Member of the Mizoram Legislative Assembly
- In office 1987–1993
- Preceded by: New constituency
- Succeeded by: F. Lalremsiama
- Constituency: Aizawl East 2

Member of the Mizoram Legislative Assembly
- In office 1984–1987
- Preceded by: Thanmawil
- Succeeded by: Constituency abolished
- Constituency: Aizawal East

Personal details
- Born: 30 May 1941
- Died: 1 July 2020 (aged 79)
- Party: Indian National Congress

= Rokamlova =

Indian politician (1941–2020)

Upa Rokamlova (30 May 1941 – 1 July 2020) was an Indian National Congress politician from Mizoram. He was a Speaker of the Mizoram Legislative Assembly from 1990 to 1993. He was admitted to the Ebenezer Medical Centre in Aizawl on May 12, suffering from a kidney disorder.
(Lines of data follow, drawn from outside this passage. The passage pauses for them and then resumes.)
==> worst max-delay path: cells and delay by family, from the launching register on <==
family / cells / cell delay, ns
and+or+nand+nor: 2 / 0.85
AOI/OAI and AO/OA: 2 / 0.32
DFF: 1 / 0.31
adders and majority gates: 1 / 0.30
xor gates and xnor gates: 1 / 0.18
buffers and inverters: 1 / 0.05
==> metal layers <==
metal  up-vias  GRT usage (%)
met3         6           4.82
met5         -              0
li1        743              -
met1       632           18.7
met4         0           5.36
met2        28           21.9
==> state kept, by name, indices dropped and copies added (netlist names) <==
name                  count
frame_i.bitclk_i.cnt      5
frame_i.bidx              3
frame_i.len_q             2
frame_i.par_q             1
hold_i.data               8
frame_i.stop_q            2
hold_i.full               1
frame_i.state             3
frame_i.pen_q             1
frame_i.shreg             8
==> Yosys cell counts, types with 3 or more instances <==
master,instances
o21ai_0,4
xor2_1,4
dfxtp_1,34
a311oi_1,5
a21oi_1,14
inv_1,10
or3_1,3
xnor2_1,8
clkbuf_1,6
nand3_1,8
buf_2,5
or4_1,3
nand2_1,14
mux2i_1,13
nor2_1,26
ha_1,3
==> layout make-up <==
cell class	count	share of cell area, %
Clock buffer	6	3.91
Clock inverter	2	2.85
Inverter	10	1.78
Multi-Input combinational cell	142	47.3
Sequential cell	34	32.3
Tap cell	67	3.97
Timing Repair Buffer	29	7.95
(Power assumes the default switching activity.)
[config.mk]
export PLATFORM = sky130hd
export DESIGN_NAME = gf4_msd_mult
export DESIGN_NICKNAME = d
export VERILOG_FILES = /design/src/rtl/gfm_pkg.sv /design/src/rtl/gfm_lookahead.sv /design/src/rtl/gfm_multiples.sv /design/src/rtl/gfm_ctrl.sv /design/src/rtl/gf4_msd_mult.sv
export SDC_FILE = /design/constraint.sdc
export NUM_CORES = 1
export LEC_CHECK = 0
export BUFFER_PORTS_ARGS = -buffer_cell sky130_fd_sc_hd__buf_2
export CAP_MARGIN = 20
export CORE_ASPECT_RATIO = 2
export CORE_MARGIN = 2
export CORE_UTILIZATION = 40
export CTS_BUF_LIST = sky130_fd_sc_hd__clkbuf_8
export DETAILED_ROUTE_END_ITERATION = 8
export MAX_ROUTING_LAYER = met4
export PLACE_DENSITY = 0.64
export SLEW_MARGIN = 20
export SYNTH_ARGS = -nofsm -noshare
export SYNTH_HDL_FRONTEND = slang
export SYNTH_HIERARCHICAL = 1
export SYNTH_SLANG_ARGS = --single-unit
[constraint.sdc]
create_clock -name clk -period 7.2 [get_ports clk]
set_input_delay 1.44 -clock clk [delete_from_list [all_inputs] [get_ports clk]]
set_output_delay 1.44 -clock clk [all_outputs]
set_load 0.005 [all_outputs]
[src/rtl/gfm_pkg.sv]
package gfm_pkg;

   typedef enum logic [1:0] {
      GFM_IDLE = 2'd0,
      GFM_PREP = 2'd1,
      GFM_RUN  = 2'd2
   } gfm_state_e;

   // Control for one step: digit of A and reduction multiple g = g1*x + g0
   typedef struct packed {
      logic a1;
      logic a0;
      logic g1;
      logic g0;
   } gfm_sel_t;

   // Choose g so that degree M+1 and M of the next partial result vanish.
   // t1/t0: coefficients that the shift will move to degree M+1 / M.
   function automatic gfm_sel_t gfm_pick(input logic t1, input logic t0,
                                         input logic a1, input logic a0,
                                         input logic btop, input logic ntop);
      gfm_sel_t s;
      s.a1 = a1;
      s.a0 = a0;
      s.g1 = t1;
      s.g0 = t0 ^ (a1 & btop) ^ (t1 & ntop);
      return s;
   endfunction

endpackage

[src/rtl/gfm_lookahead.sv]
module gfm_lookahead
   import gfm_pkg::*;
(
   input  logic       prep,     // first selection: partial result is zero
   input  logic [1:0] x_mid,    // partial result bits W-3, W-4
   input  logic [1:0] add_hi,   // addend bits W-1, W-2 of the current step
   input  logic [1:0] digit,    // A digit used by the next step
   input  logic       btop,     // B coefficient M-1
   input  logic       ntop,     // N coefficient M-1
   output gfm_sel_t   sel_next
);

   logic t1;
   logic t0;

   // Top two bits of the partial result entering the next step, predicted
   // from narrow slices only
   always_comb begin
      if (prep) begin
         t1 = 1'b0;
         t0 = 1'b0;
      end else begin
         t1 = x_mid[1] ^ add_hi[1];
         t0 = x_mid[0] ^ add_hi[0];
      end
      sel_next = gfm_pick(t1, t0, digit[1], digit[0], btop, ntop);
   end

endmodule

[src/rtl/gfm_multiples.sv]
module gfm_multiples
   import gfm_pkg::*;
#(
   parameter int unsigned W = 17,
   localparam int unsigned VW = W + 2
) (
   input  logic          clk,
   input  logic          rst_n,
   input  logic          load,
   input  logic [W-1:0]  b_val,
   input  logic [W-1:0]  n_val,
   input  gfm_sel_t      sel,
   output logic [VW-1:0] addend
);

   logic [VW-1:0] b1_w;
   logic [VW-1:0] n1_w;
   logic [VW-1:0] b2_w;
   logic [VW-1:0] n2_w;
   logic [VW-1:0] bn1_q;   // B + N
   logic [VW-1:0] n2_q;    // 2N
   logic [VW-1:0] bn2_q;   // 2B + 2N

   // N carries its implied x^M term at bit W
   assign b1_w = {2'b00, b_val};
   assign n1_w = {2'b01, n_val};
   assign b2_w = {1'b0, b_val, 1'b0};
   assign n2_w = {1'b1, n_val, 1'b0};

   always_ff @(posedge clk or negedge rst_n) begin
      if (!rst_n) begin
         bn1_q <= '0;
         n2_q  <= '0;
         bn2_q <= '0;
      end else if (load) begin
         bn1_q <= b1_w ^ n1_w;
         n2_q  <= n2_w;
         bn2_q <= b2_w ^ n2_w;
      end
   end

   // Bit-sliced selection: low mux picks from {0,B,N,B+N}, high mux from
   // {0,2B,2N,2B+2N}, combined with XOR
   for (genvar i = 0; i < VW; i++) begin : g_slice
      logic lo_bit;
      logic hi_bit;
      always_comb begin
         unique case ({sel.a0, sel.g0})
            2'b00:   lo_bit = 1'b0;
            2'b01:   lo_bit = n1_w[i];
            2'b10:   lo_bit = b1_w[i];
            default: lo_bit = bn1_q[i];
         endcase
         unique case ({sel.a1, sel.g1})
            2'b00:   hi_bit = 1'b0;
            2'b01:   hi_bit = n2_q[i];
            2'b10:   hi_bit = b2_w[i];
            default: hi_bit = bn2_q[i];
         endcase
      end
      assign addend[i] = lo_bit ^ hi_bit;
   end

endmodule

[src/rtl/gfm_ctrl.sv]
module gfm_ctrl
   import gfm_pkg::*;
#(
   parameter int unsigned W = 17,
   localparam int unsigned MW = $clog2(W + 1)
) (
   input  logic          clk,
   input  logic          rst_n,
   input  logic          start,
   input  logic [MW-1:0] deg,
   input  logic [W-1:0]  op_a,
   output logic          accept,
   output logic          prep,
   output logic          run,
   output logic          done,
   output logic [1:0]    la_digit,
   output logic [MW-1:0] deg_q
);

   gfm_state_e     state_q;
   logic [MW-1:0]  cnt_q;
   logic [MW-1:0]  steps_q;
   logic [W+1:0]   sh_q;
   logic           done_q;

   assign accept = (state_q == GFM_IDLE) && start;
   assign prep   = (state_q == GFM_PREP);
   assign run    = (state_q == GFM_RUN);
   assign done   = done_q;

   // Setup selects for the first digit, each step for the following one
   assign la_digit = prep ? sh_q[W+1:W] : sh_q[W-1:W-2];

   always_ff @(posedge clk or negedge rst_n) begin
      if (!rst_n) begin
         state_q <= GFM_IDLE;
         cnt_q   <= '0;
         steps_q <= '0;
         sh_q    <= '0;
         deg_q   <= '0;
         done_q  <= 1'b0;
      end else begin
         unique case (state_q)
            GFM_IDLE: begin
               if (start) begin
                  state_q <= GFM_PREP;
                  done_q  <= 1'b0;
                  deg_q   <= deg;
                  cnt_q   <= '0;
                  steps_q <= MW'((deg >> 1) + 1'b1);
                  // odd degree: first digit is (0, A[M-1])
                  sh_q    <= deg[0] ? {1'b0, op_a, 1'b0} : {2'b00, op_a};
               end
            end
            GFM_PREP: begin
               state_q <= GFM_RUN;
            end
            GFM_RUN: begin
               sh_q <= sh_q << 2;
               if (MW'(cnt_q + 1'b1) == steps_q) begin
                  state_q <= GFM_IDLE;
                  done_q  <= 1'b1;
               end else begin
                  cnt_q <= cnt_q + 1'b1;
               end
            end
            default: state_q <= GFM_IDLE;
         endcase
      end
   end

   AST_BUSY_NO_DONE: assert property (@(posedge clk) disable iff (!rst_n)
      (state_q != GFM_IDLE) |-> !done_q);
   AST_CNT_BOUND: assert property (@(posedge clk) disable iff (!rst_n)
      run |-> (cnt_q < steps_q));
   AST_START_IGNORED: assert property (@(posedge clk) disable iff (!rst_n)
      (start && !accept) |=> ($stable(deg_q) && $stable(steps_q)));
   AST_DEG_RANGE: assert property (@(posedge clk) disable iff (!rst_n)
      accept |-> ((deg >= MW'(2)) && (deg <= MW'(W))));

endmodule

[src/rtl/gf4_msd_mult.sv]
module gf4_msd_mult
   import gfm_pkg::*;
#(
   parameter int unsigned W = 17,
   localparam int unsigned MW = $clog2(W + 1)
) (
   input  logic          clk,
   input  logic          rst_n,
   input  logic          start,
   input  logic [MW-1:0] deg,
   input  logic [W-1:0]  op_a,
   input  logic [W-1:0]  op_b,
   input  logic [W-1:0]  poly,
   output logic          done,
   output logic [W-1:0]  product
);

   localparam int unsigned VW = W + 2;

   if (W < 4) begin : g_bad_width
      $error("gf4_msd_mult: W must be at least 4");
   end

   logic          accept;
   logic          prep;
   logic          run;
   logic [1:0]    la_digit;
   logic [MW-1:0] deg_q;
   logic [W-1:0]  b_q;
   logic [W-1:0]  n_q;
   logic [W-1:0]  x_q;
   gfm_sel_t      sel_q;
   gfm_sel_t      sel_next;
   logic [VW-1:0] addend;
   logic [VW-1:0] wide;

   gfm_ctrl #(.W(W)) u_ctrl (
      .clk      (clk),
      .rst_n    (rst_n),
      .start    (start),
      .deg      (deg),
      .op_a     (op_a),
      .accept   (accept),
      .prep     (prep),
      .run      (run),
      .done     (done),
      .la_digit (la_digit),
      .deg_q    (deg_q)
   );

   gfm_multiples #(.W(W)) u_mult (
      .clk    (clk),
      .rst_n  (rst_n),
      .load   (prep),
      .b_val  (b_q),
      .n_val  (n_q),
      .sel    (sel_q),
      .addend (addend)
   );

   gfm_lookahead u_look (
      .prep     (prep),
      .x_mid    (x_q[W-3:W-4]),
      .add_hi   (addend[W-1:W-2]),
      .digit    (la_digit),
      .btop     (b_q[W-1]),
      .ntop     (n_q[W-1]),
      .sel_next (sel_next)
   );

   // Wired 2-place shift, then XOR with the selected addend
   assign wide = {x_q, 2'b00} ^ addend;

   always_ff @(posedge clk or negedge rst_n) begin
      if (!rst_n) begin
         b_q <= '0;
         n_q <= '0;
      end else if (accept) begin
         b_q <= op_b;
         n_q <= poly;
      end
   end

   always_ff @(posedge clk or negedge rst_n) begin
      if (!rst_n) begin
         x_q   <= '0;
         sel_q <= '0;
      end else begin
         if (prep) begin
            x_q <= '0;
         end else if (run) begin
            x_q <= wide[W-1:0];
         end
         if (prep || run) begin
            sel_q <= sel_next;
         end
      end
   end

   assign product = x_q;

   AST_TOP_CLEAR: assert property (@(posedge clk) disable iff (!rst_n)
      run |-> (wide[VW-1:W] == 2'b00));
   AST_RESULT_REDUCED: assert property (@(posedge clk) disable iff (!rst_n)
      done |-> ((product << deg_q) == '0));
   AST_INPUT_ALIGNED: assert property (@(posedge clk) disable iff (!rst_n)
      accept |-> (((op_a << deg) == '0) && ((op_b << deg) == '0)
                  && ((poly << deg) == '0)));
   AST_OPERANDS_HELD: assert property (@(posedge clk) disable iff (!rst_n)
      (start && !accept) |=> ($stable(b_q) && $stable(n_q)));
   AST_DONE_HOLD: assert property (@(posedge clk) disable iff (!rst_n)
      (done && !start) |=> (done && $stable(product)));

endmodule

# == Word-level counts from Yosys, hierarchy flattened ==
# Index checks and enable logic that the tools add are counted.
# totals
word_cells,117
out_inout_bits,18
mem_bits_ro,0
in_bits,59
n_memories,0
ram_bits,0
regBits,143
latch_bits,0
# op_classes
order_cmp,0
shifts,0
n_mul,0
n_addsub,2
muxes,51
n_reduce_logical,13
div,0
n_eq_ne,10
n_bitwise,26
# ops
op,count
$pmux 1 s3,33
$pmux 19 s2,1
$mux 17,2
$xor 1x1->1,21
$mux 19,1
$xor 18x19->19,1
$mux 18,1
$xor 17x18->18,1
$xor 17x17->17,1
$mux 5,2
$pmux 5 s2,1
$eq 2x1->1 const B,3
$eq 2x2->1 const B,3
$logic_not 2->1,3
$mux 2,3
$pmux 2 s3,1
$reduce_and 2->1,3
$reduce_and 3->1,2
$add 4x1->5 const B,1
$add 5x1->5 const B,1
$eq 5x5->1,1
$mux 1,5
$ne 2x2->1 const B,2
$reduce_bool 2->1,2
other kinds (6),7

# == Logic depth before layout (Yosys ltp) ==
# logic_depth
depth_word,7
mapped_depth,10
depth_no_buf,8

# == Modules after synthesis ==
# Netlist, hierarchy kept.
# by_module_without_submodules
module,area_per_inst_um2,seq_area_each_um2,n_inst,cells_each
gfm_multiples,2512.4,875.8,1,230
gf4_msd_mult,2449.8,1376.3,1,153
gfm_ctrl,1899.3,925.9,1,182
gfm_lookahead,77.6,0.0,1,11

# == Least setup slack after synthesis ==
# OpenSTA, ideal clock, no wires.
# synth_path
path_type,input -> register
startpoint,in start
endpoint,reg b_q[10]
t_arrival_ns,2.523
stages,6
setup_slack_ns,4.552
required_time_ns,7.075
n_path_buf,3
setup_time_ns,0.125
cell_sequence,nand2_2 > inv_2 > clkbuf_1 > buf_6 > buf_12 > mux2_4
# synth_via
elab_chain_len,1
# synth_lines
element,line_no,text
start: declaration,gf4_msd_mult.sv:9,"input logic start,"
$logic_and 1x1->1,gfm_ctrl.sv:26,assign accept = (state_q == GFM_IDLE) && start;
named net accept,gf4_msd_mult.sv:24,logic accept;
end signal: assignment,gf4_msd_mult.sv:79,b_q <= op_b;
end: declaration,gf4_msd_mult.sv:29,logic [W-1:0] b_q;
# The timed path passes the listed nets, and every way through them passes these cells.
# A chain may end at the register's enable or synchronous reset.

==> key figures <==
Clock tree
  • Hold buffers post-CTS: 0
  • Post-CTS repair timing setup buffer count: 0
  • CTS tree: done
  • CTS max path bufs: 2
  • Worst skew pair latency: 0.43 ns
  • Clock sink count: 120
  • H-tree depth: 4
  • Root buf cell: clkbuf_8
  • Total CTS buffers: 17
  • Clk slew on worst S/H paths: 0.07 ns
  • Post-CTS Resized: 0

Timing
  • RSZ-0062 raised after global routing: no
  • Endpoints failing setup: 0
  • Worst slew margin: 35.8%
  • Worst Tran Pin Value: 0.960 ns
  • Period utilization: 42.9%
  • TNS Setup: 0 ns
  • Period minus WS final: 3.09 ns
  • Fin worst setup slack: 4.11 ns
  • Clock skew: 0.0154 ns
  • Fin. max-slew vios: 0
  • Final hold violations: 0
  • Peak Freq: 324 MHz

Final layout
  • Area Growth Syn to Fin: 10.7%
  • Nets: 664
  • Fillers: 1,500
  • Layout cells sized above 1: 35.2%
  • Final Instance Count excl. Fillers: 821

Floorplan
  • Initial core utilization: 40.8%
  • Die ar.: 17,700 sq um
  • Core area: 16,300 sq um
  • Die height: 186 um
  • Rows: 66
  • Die X: 95.1 um
  • Total I/O pin count: 77

Routing
  • Antenna viol nets, final: 0
  • Wire per inst: 18.0 um
  • Detailed-route via count: 4,346
  • DRC Markers: 0
  • First DRT Iteration DRCs: 207
  • Routed vias/inst: 5.29
  • Pre-antenna DRT Iters: 4
  • Drt total wl: 14.8 mm

Power and ir drop
  • Clock power frac: 14.1%
  • Sequential share of power: 34.6%
  • Internal cell power: 2.32 mW
  • Pwr/cell area: 533 nW/um^2
  • Sw Ratio: 40.8%
  • Static leakage: 3.24 nW
  • Maximum VDD drop: 0.000234 V
  • Switching power: 1.60 mW
  • Gate power share: 51.3%
  • Tot Pwr: 3.91 mW

Synthesis
  • Post-Synthesis Cell Area: 6640 sq um
  • Syn. warnings: 6
  • Syn nets: 605
  • Syn Area/Cell: 12.2 sq um
  • Cells after Synth: 544

Critical path
  • Crit start category: flip-flop
  • Worst Path Required: 7.50 ns
  • Worst Path Arrival: 3.39 ns
  • CP Class: reg -> reg
  • Critical path fanouts, max: 19
  • R2R depth: 9
  • Reg2Reg Setup Slack: 4.11 ns
  • CP Capture Type: flip-flop

Hold path
  • Hold Crit Class: reg -> reg
  • Hold path depth: 2

Global routing
  • Grt total ovfl: 0
  • First-pass GRT wire length: 24.0 mm
  • Initial antenna violation count: 1
  • Vias in the first global route: 4,624
  • Largest net degree at the start of global routing: 71
  • Total Routing Usage GR: 18.4%

Placement
  • Dpl cells: 788
  • Input/output buffers: 76
  • GPL Wtd Cong: 0.780
  • Post-DP HPWL: 10.2 mm
  • Pre-CTS setup slack: 3.69 ns

Flow run
  • Max Cap Violations: 0

Run status
  • Status: finished clean
-- metrics by stage --
| step | cell area [sq um] | hold WS [ns] | utilization (%) |
|---|---|---|---|
| 3_5_place_dp | 6980 | 0.479 | 42.9 |
| 6_report | 7340 | 0.494 | 45.1 |
| 3_3_place_gp | 6980 | 0.467 | 42.9 |
| 2_1_floorplan | 6640 | 0.440 | - |
| 5_1_grt | 7340 | 0.510 | 45.1 |
| 4_1_cts | 7340 | 0.500 | 45.1 |
-- worst max-delay path, cell delays in order, from the launching register on --
cell,delay [ns]
dfrtp_1,0.32
buf_4,0.31
nor2b_4,0.65
a22oi_1,0.22
xnor2_1,0.41
xor2_1,0.22
a21oi_1,0.05
or3b_1,0.36
xor2_1,0.17
mux2_2,0.26
-- power groups by stage --
stage | combinational [mW] | clock, mW | sequential (mW)
3_5_place_dp | 2.02 | 0 | 1.37
6_report | 2.01 | 0.550 | 1.36
5_1_grt | 2.17 | 0.594 | 1.41
2_1_floorplan | 1.73 | 0 | 1.24
3_3_place_gp | 1.96 | 0 | 1.35
4_1_cts | 2.03 | 0.571 | 1.36
-- state kept, by name, indices dropped and copies added, names as in the netlist --
signal          flops
u_ctrl/state_q      2
u_ctrl/sh_q        19
u_mult/n2_q        16
sel_q               4
u_mult/bn1_q       17
u_ctrl/cnt_q        5
u_ctrl/steps_q      5
u_ctrl/done         1
n_q                17
b_q                17
product            17
-- final cells by class --
| class | instances | area [sq um] | share of cell area [%] |
|---|---|---|---|
| Clock inverter | 14 | 111 | 1.52 |
| Timing Repair Buffer | 83 | 435 | 5.93 |
| Clock buffer | 18 | 248 | 3.37 |
| Inverter | 4 | 17.5 | 0.239 |
| Tap cell | 204 | 255 | 3.48 |
| Sequential cell | 120 | 3000 | 40.9 |
| Antenna cell | 1 | 2.50 | 0.0341 |
| Multi-Input combinational cell | 377 | 3270 | 44.5 |
-- placed cells by master (no fill, tap or decap), types with 2 or more instances in the layout --
cell type / n
dfrtp_1: 120
buf_2: 75
nor2_1: 53
xnor2_1: 52
mux2i_1: 52
mux2_4: 38
mux2_2: 35
nand2_1: 30
a21oi_1: 20
clkbuf_8: 18
a221o_1: 15
a211oi_2: 14
buf_4: 8
a22oi_2: 8
xor2_1: 7
nand3_1: 7
a22oi_1: 7
clkinvlp_4: 5
inv_1: 5
o21ai_0: 5
clkinv_2: 3
a211oi_1: 2
nor2b_4: 2
nor2b_1: 2
nand4b_1: 2
and3_1: 2
nor4b_1: 2
a311o_1: 2
nand2b_1: 2
ha_1: 2
-- layer usage --
| layer | GRT usage, % | vias up | wire length (um) |
|---|---|---|---|
| met5 | - | - | 0 |
| met4 | 9.86 | 0 | 666 |
| met3 | 3.14 | 27 | 531 |
| met2 | 31.0 | 104 | 7960 |
| met1 | 20.4 | 2186 | 5600 |
| li1 | - | 2029 | - |
-- path summary, 6_finish.rpt --
kind / startpoint / endpoint
setup reg to reg: sel_q[2] / sel_q[0]
hold / removal: u_ctrl/sh_q[17] / u_ctrl/sh_q[17]
hold reg to reg: u_ctrl/sh_q[17] / u_ctrl/sh_q[17]
max in group asynchronous: rst_n / u_mult/n2_q[6]
min in group asynchronous: rst_n / u_ctrl/sh_q[13]
setup / recovery: sel_q[2] / sel_q[0]
Note: power is estimated with default switching activity, not from simulation.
He died on July 1, aged 79.

== Career ==
He entered politics in the early 1980s after he left his position as Principal of Government Aizawl College and was instrumental in the signing of the historic Mizoram Peace Accord in 1986. He won the state assembly elections three times between 1984 and 1993. He also served as rural development and transport minister in Lal Thanhawla's government. He left politics in 1994.